The similarity function of described sample data is for calculating the extent of polymerization between each sample data point.
In step 3), described to carry out based on Lagrange duality confrontation similarity matrix the concrete grammar that positive semidefinite normalization solves as follows:
Thereby carrying out positive semidefinite normalization based on Lagrange duality confrontation similarity matrix K solves and obtains matrix the optimization problem solved is as follows:
K ^ = arg min F | | K - F | | F 2
s.t.F≥0,F1=1,F=F T,F±0
Wherein
Figure BDA00002375079800034
it is the square formation of n * n; F is the square formation of n * n; F>=0 means that F is nonnegative matrix (in matrix, all elements is non-negative); 1 ∈ R nmean that each element in vector is 1; F ± 0 means that F is positive semidefinite matrix; || .|| fmean the Frobenius norm;
Describedly carry out positive semidefinite normalization based on Lagrange duality confrontation similarity matrix K and solve, obtain matrix
Figure BDA00002375079800035
it comprises following sub-step:
(1) initialization n-dimensional vector u is 1, and wherein each element in 1 is 1; Initialization n * n square formation Q is unit matrix I.

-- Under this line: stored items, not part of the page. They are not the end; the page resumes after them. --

### config.mk
export PLATFORM = sky130hd
export DESIGN_NAME = uart_rx_fifo_ctrl
export DESIGN_NICKNAME = d
export VERILOG_FILES = /design/src/rtl/uart_pkg.sv /design/src/rtl/uart_rx_timeout.sv /design/src/rtl/uart_rx_fifo_ctrl.sv
export SDC_FILE = /design/constraint.sdc
export NUM_CORES = 1
export LEC_CHECK = 0
export CORE_UTILIZATION = 40
export CTS_BUF_LIST = sky130_fd_sc_hd__clkbuf_8
export CTS_CLUSTER_DIAMETER = 30
export DETAILED_ROUTE_END_ITERATION = 16
export PLACE_DENSITY = 0.79
export REMOVE_ABC_BUFFERS = 1
export SLEW_MARGIN = 10
export SYNTH_ARGS = -nofsm -noshare
export SYNTH_HDL_FRONTEND = slang
export SYNTH_HIERARCHICAL = 1
export SYNTH_SLANG_ARGS = --single-unit
### constraint.sdc
create_clock -name clk -period 5.4 [get_ports clk]
set_clock_uncertainty 0.2 [all_clocks]
set_input_delay 1.62 -clock clk [delete_from_list [all_inputs] [get_ports clk]]
set_output_delay 1.62 -clock clk [all_outputs]
set_load 0.01 [all_outputs]
### src/rtl/uart_pkg.sv
// -----------------------------------------------------------------------------
// uart_pkg
// Shared definitions for the UART receive path: FCR bit positions, the
// receive-trigger encoding with its occupancy thresholds, and the state
// encoding of the RBR prefetch machine.
// No ports (package).
// -----------------------------------------------------------------------------
package uart_pkg;

  // FCR bit positions
  localparam int FCR_EN_BIT    = 0;
  localparam int FCR_FLUSH_BIT = 1;
  localparam int FCR_TRIG_LO   = 6;
  localparam int FCR_TRIG_HI   = 7;

  // Receive trigger select, FCR[7:6]
  typedef enum logic [1:0] {
    TRIG_1  = 2'b00,
    TRIG_4  = 2'b01,
    TRIG_8  = 2'b10,
    TRIG_14 = 2'b11
  } trig_e;

  localparam logic [4:0] THR_1  = 5'd1;
  localparam logic [4:0] THR_4  = 5'd4;
  localparam logic [4:0] THR_8  = 5'd8;
  localparam logic [4:0] THR_14 = 5'd14;

  // RBR prefetch state: holding register empty, read in flight, holding valid
  typedef enum logic [1:0] {
    PF_EMPTY = 2'd0,
    PF_WAIT  = 2'd1,
    PF_FULL  = 2'd2
  } pf_state_e;

  function automatic logic [4:0] trig_threshold(input trig_e trig);
    case (trig)
      TRIG_1:  return THR_1;
      TRIG_4:  return THR_4;
      TRIG_8:  return THR_8;
      TRIG_14: return THR_14;
      default: return THR_1;
    endcase
  endfunction

endpackage

### src/rtl/uart_rx_timeout.sv
// -----------------------------------------------------------------------------
// uart_rx_timeout
// Saturating character-timeout counter. Counts char_tick pulses while the
// receive path holds data and saturates at TO_CHARS; any receive/read/flush
// activity clears it.
// Ports:
//   clk        system clock
//   rst        synchronous active-high reset
//   i_clr      clear counter (has priority over counting)
//   i_tick     one character time elapsed
//   i_active   data is pending (level > 0); counting is qualified by it
//   o_expired  counter has reached TO_CHARS
// -----------------------------------------------------------------------------
module uart_rx_timeout #(
  parameter int TO_CHARS = 4
) (
  input  logic clk,
  input  logic rst,
  input  logic i_clr,
  input  logic i_tick,
  input  logic i_active,
  output logic o_expired
);

  localparam int W = (TO_CHARS < 2) ? 1 : $clog2(TO_CHARS + 1);

  logic [W-1:0] r_cnt;

  always_ff @(posedge clk) begin
    if (rst) begin
      r_cnt <= '0;
    end else if (i_clr) begin
      r_cnt <= '0;
    end else if (i_tick && i_active && (r_cnt != W'(TO_CHARS))) begin
      r_cnt <= r_cnt + W'(1);
    end
  end

  assign o_expired = (r_cnt == W'(TO_CHARS));

endmodule

### src/rtl/uart_rx_fifo_ctrl.sv
// -----------------------------------------------------------------------------
// uart_rx_fifo_ctrl
// Receive-side controller for the 16-entry UART FIFO. Writes received bytes
// into the FIFO, prefetches the FIFO head into the RBR holding register,
// applies FCR (enable / flush / trigger) and produces the received-data
// trigger, character-timeout and overrun indications. With the FIFO disabled
// it behaves as a 16450: a single holding register loaded straight from the
// receiver.
// Ports:
//   clk, rst                 clock, synchronous active-high reset
//   rx_valid, rx_data        byte from the bit-level receiver (1-cycle pulse)
//   char_tick                one pulse per character time
//   fcr_wr, fcr_data         FCR write: [0] fifo_en, [1] rx flush, [7:6] trigger
//   rbr_rd, lsr_rd           CPU reads of RBR / LSR (LSR read clears overrun)
//   fifo_winc, fifo_wdata    FIFO write port
//   fifo_rinc, fifo_rst      FIFO read enable, FIFO flush
//   fifo_rdata               FIFO head, valid the cycle after fifo_rinc
//   fifo_wfull, fifo_rempty  FIFO flags
//   fifo_cnt                 FIFO occupancy (registered, lags by one cycle)
//   rbr_data                 holding register
//   data_ready, overrun      LSR[0], LSR[1]
//   rx_int, to_int           trigger-level and character-timeout interrupts
// -----------------------------------------------------------------------------
module uart_rx_fifo_ctrl
  import uart_pkg::*;
#(
  parameter int TO_CHARS = 4,
  parameter int CNT_W    = 5
) (
  input  logic             clk,
  input  logic             rst,
  input  logic             rx_valid,
  input  logic [7:0]       rx_data,
  input  logic             char_tick,
  input  logic             fcr_wr,
  input  logic [7:0]       fcr_data,
  input  logic             rbr_rd,
  input  logic             lsr_rd,
  output logic             fifo_winc,
  output logic [7:0]       fifo_wdata,
  output logic             fifo_rinc,
  output logic             fifo_rst,
  input  logic [7:0]       fifo_rdata,
  input  logic             fifo_wfull,
  input  logic             fifo_rempty,
  input  logic [CNT_W-1:0] fifo_cnt,
  output logic [7:0]       rbr_data,
  output logic             data_ready,
  output logic             overrun,
  output logic             rx_int,
  output logic             to_int
);

  logic             r_fcr_en;
  trig_e            r_trig;
  pf_state_e        r_state;
  pf_state_e        w_state_nxt;
  logic [7:0]       r_rbr_data;
  logic             r_overrun;

  logic             w_flush;
  logic             w_winc;
  logic             w_rinc;
  logic             w_load_fifo;
  logic             w_load_rx;
  logic             w_ovr_set;
  logic             w_data_ready;
  logic [CNT_W-1:0] w_level;
  logic             w_level_nz;
  logic             w_to_clr;
  logic             w_to_expired;
  logic             w_fcr_unused;

  // FCR[5:2] have no receive-side meaning.
  assign w_fcr_unused = ^fcr_data[5:2];

  // Flush on an explicit request or whenever the mode changes, so the FIFO
  // never carries bytes across a 16450/16550 switch. Reset masks it.
  assign w_flush = !rst && fcr_wr &&
                   (fcr_data[FCR_FLUSH_BIT] || (fcr_data[FCR_EN_BIT] != r_fcr_en));

  // NOTE: state is updated with non-blocking assignments so every register
  // samples the pre-edge values of its neighbours, independent of block order.
  always_ff @(posedge clk) begin
    if (rst) begin
      r_fcr_en <= 1'b0;
      r_trig   <= TRIG_1;
    end else if (fcr_wr) begin
      r_fcr_en <= fcr_data[FCR_EN_BIT];
      r_trig   <= trig_e'(fcr_data[FCR_TRIG_HI:FCR_TRIG_LO]);
    end
  end

  assign w_data_ready = (r_state == PF_FULL);

  // NOTE: every signal driven here gets a default first; a path that left one
  // unassigned would infer a latch.
  always_comb begin
    w_state_nxt = r_state;
    w_winc      = 1'b0;
    w_rinc      = 1'b0;
    w_load_fifo = 1'b0;
    w_load_rx   = 1'b0;
    w_ovr_set   = 1'b0;

    if (w_flush) begin
      // A byte arriving with the flush is dropped silently.
      w_state_nxt = PF_EMPTY;
    end else if (r_fcr_en) begin
      w_winc    = rx_valid && !fifo_wfull;
      w_ovr_set = rx_valid && fifo_wfull;
      // Fetch the head when the holding register is empty, or when the CPU is
      // draining it this cycle (back-to-back reads).
      w_rinc    = !fifo_rempty &&
                  ((r_state == PF_EMPTY) || ((r_state == PF_FULL) && rbr_rd));
      case (r_state)
        PF_EMPTY: if (w_rinc) w_state_nxt = PF_WAIT;
        PF_WAIT: begin
          w_load_fifo = 1'b1;
          w_state_nxt = PF_FULL;
        end
        PF_FULL:  if (rbr_rd) w_state_nxt = w_rinc ? PF_WAIT : PF_EMPTY;
        default:  w_state_nxt = PF_EMPTY;
      endcase
    end else begin
      // 16450 mode: the holding register is the only storage; a new byte
      // overwrites an unread one and flags overrun.
      if (rx_valid) begin
        w_load_rx   = 1'b1;
        w_ovr_set   = w_data_ready;
        w_state_nxt = PF_FULL;
      end else if (rbr_rd && (r_state == PF_FULL)) begin
        w_state_nxt = PF_EMPTY;
      end
    end

    if (rst) begin
      w_winc = 1'b0;
      w_rinc = 1'b0;
    end
  end

  // NOTE: only control state and the holding register carry a reset; the FIFO
  // storage itself lives outside and is emptied through fifo_rst.
  always_ff @(posedge clk) begin
    if (rst) begin
      r_state    <= PF_EMPTY;
      r_rbr_data <= 8'h00;
    end else begin
      r_state <= w_state_nxt;
      if (w_load_fifo) begin
        r_rbr_data <= fifo_rdata;
      end else if (w_load_rx) begin
        r_rbr_data <= rx_data;
      end
    end
  end

  // A new overrun wins over a simultaneous LSR read.
  always_ff @(posedge clk) begin
    if (rst) begin
      r_overrun <= 1'b0;
    end else if (w_ovr_set) begin
      r_overrun <= 1'b1;
    end else if (lsr_rd) begin
      r_overrun <= 1'b0;
    end
  end

  // Bytes held = FIFO occupancy plus one for an occupied/pending holding reg.
  assign w_level    = fifo_cnt + CNT_W'(r_state != PF_EMPTY);
  assign w_level_nz = (w_level != '0);
  assign w_to_clr   = rx_valid || rbr_rd || w_flush;

  uart_rx_timeout #(
    .TO_CHARS (TO_CHARS)
  ) u_timeout (
    .clk       (clk),
    .rst       (rst),
    .i_clr     (w_to_clr),
    .i_tick    (char_tick),
    .i_active  (w_level_nz),
    .o_expired (w_to_expired)
  );

  assign fifo_winc  = w_winc;
  assign fifo_wdata = rx_data;
  assign fifo_rinc  = w_rinc;
  assign fifo_rst   = w_flush;
  assign rbr_data   = r_rbr_data;
  assign data_ready = w_data_ready;
  assign overrun    = r_overrun;
  assign rx_int     = r_fcr_en ? (w_level >= CNT_W'(trig_threshold(r_trig)))
                               : w_data_ready;
  assign to_int     = r_fcr_en && w_level_nz && w_to_expired;

endmodule

After elaboration in Yosys (flattened, before gate mapping). Index checks and enable logic that the tools add are counted.

Add/sub/neg operators: 2. Shift operators: 0. Bitwise operators: 0. Magnitude comparators: 1. Equal/unequal tests: 10. Reduce and logical (&&, ||, !) cells: 27. Multiplexer cells: 28. $mul: 0. Divide/modulo/power cells: 0.

Operators by type and width (count): one-hot mux 5 bit (4 select lines) (1); two-way mux 1 bit (19); two-way mux 8 bit (2); logical AND 1 bit (10); two-way mux 2 bit (5); equality test 2 bit, second input constant (3); inequality test 3 bit, second input constant (2); one-hot mux 2 bit (3 select lines) (1); nonzero test 2 bit (3); adder 5 x 1 -> 5 bit (1); greater-or-equal comparator 5 bit (1); nonzero test 5 bit (1); equality test 2 x 1 -> 1 bit, second input constant (2); logical NOT 2 bit (2); logical OR 1 bit (4); OR reduction 2 bit (2); adder 3 x 1 -> 3 bit, second input constant (1); equality test 3 bit, second input constant (1); logical NOT 1 bit (3); inequality test 3 x 2 -> 1 bit, second input constant (1); AND reduction 3 bit (1); nonzero test 3 bit (1); inequality test 1 bit (1).

Bits of input ports: 38. Memories: 0. Word-level logic and storage cells: 74. Memory bits (writable): 0. Bits in latches: 0. Memory bits (read-only): 0. Register bits: 17. Output and inout bits: 23.

Depth between registers and ports, before layout. Gate-level depths: netlist (run 1).

Depth after elaboration: 8. Gate-level depth with buffers: 9. Gate-level depth less buffers: 9.

Hierarchy. Netlist (run 1), hierarchy kept.

Modules (own cells, without submodules): uart_rx_fifo_ctrl (area each 955.9 sq um, cells each 121, times used 1); uart_rx_timeout (area each 171.4 sq um, cells each 19, times used 1).

Worst setup path before layout (run 1). OpenSTA, ideal clock, no wires.

Path type: input-to-output. From: in fifo_cnt[0]. To: out to_int. Cell stages on the path: 6. Buffers on the path: 0. Data arrival time: 2.918 ns. Path slack: 0.662 ns. Cells stage by stage: ha_1 > ha_1 > nor3_1 > a31oi_1 > or4_4 > and3_1.

Cells in the longest elaborated chain, start to end: 4.

RTL lines: start: declaration (line uart_rx_fifo_ctrl.sv:46) `input logic [CNT_W-1:0] fifo_cnt,`; adder 5 x 1 -> 5 bit (line uart_rx_fifo_ctrl.sv:171) `assign w_level = fifo_cnt + CNT_W'(r_state != PF_EMPTY);`; nonzero test 5 bit (line uart_rx_fifo_ctrl.sv:172) `assign w_level_nz = (w_level != '0);`; named net w_level_nz (line uart_rx_fifo_ctrl.sv:69) `logic w_level_nz;`; logical AND 1 bit (2 in a row) (line uart_rx_fifo_ctrl.sv:195) `assign to_int = r_fcr_en && w_level_nz && w_to_expired;`; end: declaration (line uart_rx_fifo_ctrl.sv:51) `output logic to_int`.

The timed path passes the listed nets, and every way through them passes these cells.

Worst setup path in the final report (run 1). Same ends and word-level chain as after synthesis.

==> reports/results.tsv, run 1 <==
metric	value	unit
wl_per_cell	13.13	microns
post-route-min-period	5.267	ns
antenna_found_initial	0	
vias_per_cell	5.040	
synthFlopType	dfxtp_1	
drtIter0Drc	12	
boundaryPins	61	
drv_slew	0	
slowest_delay	0.49	ns
fp.dieW	55.09	microns
switching_share	27.23	%
cts_root_buf	clkbuf_8	
synth.cell_area	1127	sq um
path_buf_inv	3	
final_util	68.47	%
final.period_utilization	97.53	%
cts_tree	done	
fillers	209	
cts-buffers-inserted	3	
dp_slack	-0.3190	ns
die_y	55.09	microns
cts_setup_buffers	0	
antenna_left	0	
hpwl	2359	microns
cts.sinks	17	
clk_pin_slew	0.07	ns
rsz0062_at_grt	false	
path_class	primary input to output port	
numPortBuffers	56	
seq_power_share	40.9	%
clk_latency	0.25	ns
p_comb_share	31.5	%
critPathSlowestCell	or4_4	
worstPathCellList	clkdlybuf4s50_1 > ha_2 > buf_4 > nand3_2 > xnor2_2 > or4_4 > and3_1 > clkbuf_2	
yosysUniqueCellTypes	36	
p_clk_share	27.6	%
crit_family	simple AND/OR/NAND/NOR gates	
hold_viol	0	
netlist_instances	140	
arrival	3.45	ns
end_kind	output port	
cp-start-kind	primary input	
synth_warnings	6	
peakVddDrop	155.2	uV
ctsHoldBuffers	0	
synth_top_cells_by_area	dfxtp_1 (30%), ha_1 (8.9%), nor2_1 (8.3%), o22a_1 (7.0%), buf_4 (6.0%)	
critPathMaxFanout	2	
wl	2941	microns
grt_pass1_wl	4312	microns
area_growth	55.94	%
htree_levels	1	
clockBufferDepth	2	
core_area	2567	sq um
grt_max_degree	13	
max_clock_freq	189.9	MHz
ys_seq_elements	17	
grt_pass1_vias	1041	
cp.required	3.58	ns
initial_core_util	43.91	%
layout.nets	241	
synth_top_area_share	30.19	%
synth_edf_count	0	
antenna_cells	0	
drive_gt1_share	13.40	%
synth_top_area_cell	dfxtp_1	
setup_ws	0.1334	ns
track_usage	20.01	%
yosysSeqAreaShare	30.19	%
async_flop_share	0	%
drc	0	
relSlewSlack	71.04	%
p_sw	94.43	uW
status	completed	
setup_violations	0	
hp-class	flop to flop	
power	346.8	uW
drt_first_pass_iters	3	
place_congestion	0.7618	
cap_viol_max_count	0	
power_density	197.3	nW/um^2
intPower	252.4	uW
synth_area_per_cell	8.052	sq um
vias	1129	
placementRows	18	
p_leak	0.7334	nW
gr-total-overflow	0	
die-area	3034	sq um
tightestPinTransition	0.4344	ns
## worst reg2reg max path: stages, from the launching register on
cell      delay (ns)
dfxtp_1         0.36
or2_2           0.29
ha_2            0.20
ha_4            0.18
nor3_2          0.16
a31oi_1         0.05
or4_4           0.43
buf_4           0.15
nand2_1         0.12
and4bb_2        0.25
nor4_1          0.19
## cells in the mapped netlist (2+ instances only)
cell type / n
a21oi_1: 3
a31oi_1: 3
buf_4: 9
clkbuf_1: 3
dfxtp_1: 17
ha_1: 8
inv_1: 7
mux2i_1: 4
nand2_1: 8
nand2b_1: 3
nand3_1: 2
nor2_1: 25
nor3_1: 10
o21ai_0: 4
o22a_1: 9
or3_1: 2
xnor2_1: 3
xor2_1: 2
## registers in the layout, summed over array words and instances, names as in the netlist
name	flops
overrun	1
rbr_data	8
r_trig	2
u_timeout/r_cnt	3
r_state	2
r_fcr_en	1
## kinds of logic (layout without fill, tap and decap cells)
group,count (synthesis),count (layout),share of synthesized area (%)
xor gates and xnor gates,5,5,3.885
AOI/OAI and AO/OA,24,24,15.21
buffers and inverters,20,74,9.766
muxes,5,5,4.551
adders and majority gates,8,8,8.879
DFF,17,17,30.19
and+or+nand+nor,61,61,27.53
## power groups by stage
stage                     clock (mW)  combinational, mW  sequential (mW)
after floorplan                    0             0.0369            0.147
after global placement             0              0.104            0.144
after detailed placement           0              0.107            0.145
after CTS                     0.0976              0.110            0.142
after global routing           0.105              0.118            0.143
final                         0.0956              0.109            0.142
## routing by layer
| layer | vias up | share of wire [%] | GRT usage, % |
|---|---|---|---|
| li1 | 586 | - | - |
| met1 | 514 | 46 | 24.51 |
| met2 | 24 | 49 | 34.34 |
| met3 | 5 | 3.8 | 3.825 |
| met4 | 0 | 0.95 | 7.500 |
| met5 | - | 0 | 0 |
## worst paths after layout
path / from / to / slack [ns] / cells after the start
setup / recovery: fifo_cnt[0] / to_int / 0.13 / 8
hold / removal: overrun / overrun / 0.27 / 2
setup reg to reg: r_state[0] / u_timeout/r_cnt[2] / 2.74 / 10
hold reg to reg: overrun / overrun / 0.27 / 2
## cell usage in the layout (no fill, tap or decap), drive strengths merged, types with 2 or more instances in the layout
cell and instances:
nand2b 3, clkdlybuf4s50 54, xnor2 3, nor3 10, o21ai 4, clkbuf 5, nand3b 2, buf 7
or3 2, mux2i 4, a31oi 3, xor2 2, dfxtp 17, nand3 3, nand2 8, o22a 9
nor2 25, inv 7, a21oi 4, ha 8
## through the flow
step | setup TNS, ns | cells | hold WS [ns] | instance area (sq um)
2_1_floorplan | 0 | 127 | 0.2740 | 1044
3_3_place_gp | -0.4576 | 220 | 0.2379 | 1694
3_5_place_dp | -0.5848 | 220 | 0.2539 | 1694
4_1_cts | 0 | 224 | 0.2693 | 1767
5_1_grt | 0 | 224 | 0.2976 | 1758
6_report | 0 | 224 | 0.2686 | 1758
## layout make-up
type                    instances  area (sq um)  share of cell area, %
multi-input cells             103         704.4                  40.07
clock inverters                 1         5.005                 0.2847
repair buffers                 63         603.1                  34.31
clock buffers                   3         41.29                  2.349
flip-flops and latches         17         340.3                  19.36
well taps                      30         37.54                  2.135
inverters                       7         26.28                  1.495
## timing repair
item / in CTS / in global routing
gates resized for setup: 9 / 3
gates cloned: 0 / 0
setup endpoints to repair: 2 / 2
pin swaps: 2 / 2
Note: power is estimated with default switching activity, not from simulation.
==> run 2: changes to the inputs <==
- PLACE_DENSITY: 0.79 -> 0.82
- SKIP_CTS_REPAIR_TIMING: default -> 1
==> reports/results.tsv, run 2 (synthesized netlist as in run 1, its figures left out) <==
metric	value	unit	change
status	completed		unchanged
end_kind	output port		unchanged
setup_violations	0		unchanged
hold_viol	0		unchanged
largest_reg_flops	8		unchanged
clockBufferDepth	2		unchanged
slowest_delay	0.43	ns	was 0.49 ns
cts_root_buf	clkbuf_8		unchanged
antenna_found_initial	0		unchanged
dpl_cell_area	1679	sq um	was 1694 sq um
place_congestion	0.6924		was 0.7618
critPathSlowestCell	or4_4		unchanged
layout_common_cells	clkdlybuf4s50_1 (54), nor2_1 (25), dfxtp_1 (17)		unchanged
critPathMaxFanout	4		was 2
cts_tree	done		unchanged
peakVddDrop	256.0	uV	was 155.2 uV
worstPathCellList	clkdlybuf4s50_1 > ha_1 > ha_2 > nor3_1 > a31oi_1 > or4_4 > and3_1 > dlymetal6s2s_1		was clkdlybuf4s50_1 > ha_2 > buf_4 > nand3_2 > xnor2_2 > or4_4 > and3_1 > clkbuf_2
wl_per_cell	13.12	microns	was 13.13 microns
hp-class	flop to flop		unchanged
core_area	2567	sq um	unchanged
final.period_utilization	98.36	%	was 97.53%
antenna_left	0		unchanged
die_y	55.09	microns	unchanged
layout.cells.most_common	clkdlybuf4s50_1		unchanged
antenna_cells	0		unchanged
cts.sinks	17		unchanged
hpwl	2351	microns	was 2359 microns
cp.required	3.58	ns	about the same
drtIter0Drc	9		was 12
arrival	3.49	ns	was 3.45 ns
layout.nets	239		was 241
cp-start-kind	primary input		unchanged
clk_latency	0.25	ns	about the same
htree_levels	1		unchanged
holdCritStartpoint	rbr_data[7]		was overrun
power_density	195.8	nW/um^2	was 197.3 nW/um^2
drive_gt1_share	9.896	%	was 13.40%
vias_per_cell	5.054		was 5.040
r2r_slack	2.59	ns	was 2.74 ns
gr-total-overflow	0		unchanged
post-route-min-period	5.312	ns	was 5.267 ns
max_clock_freq	188.3	MHz	was 189.9 MHz
setup.worst_path.start	fifo_cnt[0]		unchanged
cts-buffers-inserted	3		unchanged
initial_core_util	43.91	%	unchanged
numPortBuffers	56		unchanged
boundaryPins	61		unchanged
rr_startpoint	r_state[0]		unchanged
clk_pin_slew	0.06	ns	was 0.07 ns
drv_slew	0		unchanged
grt_max_degree	13		unchanged
rsz0062_at_grt	false		unchanged
grt_pass1_vias	985		was 1041
fillers	208		was 209
drt_first_pass_iters	4		was 3
placementRows	18		unchanged
track_usage	19.22	%	was 20.01%
relSlewSlack	72.40	%	was 71.04%
cap_viol_max_count	0		unchanged
die-area	3034	sq um	unchanged
vias	1122		was 1129
final_util	67.74	%	was 68.47%
tightestPinTransition	0.4140	ns	was 0.4344 ns
p_leak	0.7477	nW	was 0.7334 nW
drc	0		unchanged
grt_pass1_wl	4195	microns	was 4312 microns
wl	2913	microns	was 2941 microns
setup_ws	0.08837	ns	was 0.1334 ns
dp_slack	-0.2639	ns	was -0.3190 ns
area_growth	54.27	%	was 55.94%
fp.dieW	55.09	microns	unchanged
finalInstanceArea	1739	sq um	was 1758 sq um
path_class	primary input to output port		unchanged
worst_hold_slack	0.2660	ns	was 0.2686 ns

(2) calculate n sample number strong point with respect to u i(i=1 ..., gradient output n), computing formula is as follows:
g ( u i ) = - 2 - < P - , T ^ i > , i = 1 , . . . , n
Wherein<.. the inner product between two n * n square formation meaned; P=-(Q+M+K), wherein M=u1 t+ 1u t; P -mean that the eigenwert in P is the negative matrix formed, λ wherein i∈ R, i=1 ..., n and x i∈ R n, (i=1 ..., n) be respectively eigenwert and the proper vector of square formation P.
(3) adopt the algorithm based on Gradient Descent, utilize the gradient that step C2 calculates to be solved following optimization problem, obtain optimum solution u.
min u 1 2 | | P - | | F 2 21 T u
(4) utilize formula Z=P +calculate Z, and utilize formula Q=th >=0(X) calculate Q,
P wherein -mean the matrix of eigenwert for just forming in P, th >=0(.) means the operation of the non-positive element zero clearing in matrix; And X=-(Z+M+K).
(5) judge whether to meet end condition.If do not meet, return to step C2 and carry out next step iteration.If meet, enter C6.
(6) utilize formula K ^ = K + Q * + u * 1 T + 1 u * T + Z * Calculate
Figure BDA00002375079800046
Q wherein *, u *and Z *be respectively the optimal value obtained in above-mentioned iterative process.
In step 4), described normalization matrix is carried out to svd, the concrete grammar that obtains the matrix that front k eigenvalue of maximum characteristic of correspondence vector form is as follows:
To normalization matrix carry out svd, obtain the vectorial matrix W formed of front k eigenvalue of maximum characteristic of correspondence=[u 1..., u k] ∈ R n * k, specific formula for calculation is as follows:
K ^ = &Sigma; i = 1 n &kappa; i u i u i T
κ wherein iand u iit is respectively normalization matrix
Figure BDA00002375079800049
by i maximum eigenwert and the characteristic of correspondence vector obtained after svd;
To normalization matrix
Figure BDA000023750798000410
thereby carry out the effectively low dimension data that svd obtains strengthening dispersion between the interior degree of polymerization of class and class.
In step 5), described utilize traditional k mean cluster or other clustering methods to carry out cluster analysis to eigenvectors matrix to obtain the concrete grammar of final cluster result as follows:
Utilize traditional k mean cluster or other clustering methods to carry out cluster analysis to matrix W, obtain final cluster result;
Utilize traditional k mean cluster or other clustering methods to carry out cluster analysis to matrix W and obtain final cluster result, it comprises following sub-step:
(1) using the every a line in the W matrix as a proper vector, the proper vector a that original M ties up i, i=1 ..., n is transformed into the proper vector w of k dimension i, i=1 ..., n.
(2) utilize traditional k mean cluster or other clustering methods sample data the collection { (w to low-dimensional 1..., w n) | w i∈ R k, i=1 ..., n} carries out cluster analysis, thereby obtains cluster result.
The present invention proposes a kind of normalized Spectral Clustering of the Frobenius based on positive semidefinite constraint condition rapidly and efficiently, it has utilized Lagrangian Duality to solve the positive semidefinite planning problem.The method is called on the normalization similarity matrix that meets at random two and positive semidefinite constraint condition finding, and its optimization aim is a protruding optimization problem.Based on Lagrange duality matter, the present invention can utilize existing Eigenvalues Decomposition and gradient descent method to solve the positive semidefinite planning problem easily.The method that the present invention proposes can find globally optimal solution in polynomial time, and its time complexity is only (O (t .n 3)), wherein t is iterations (approximately 250 times usually).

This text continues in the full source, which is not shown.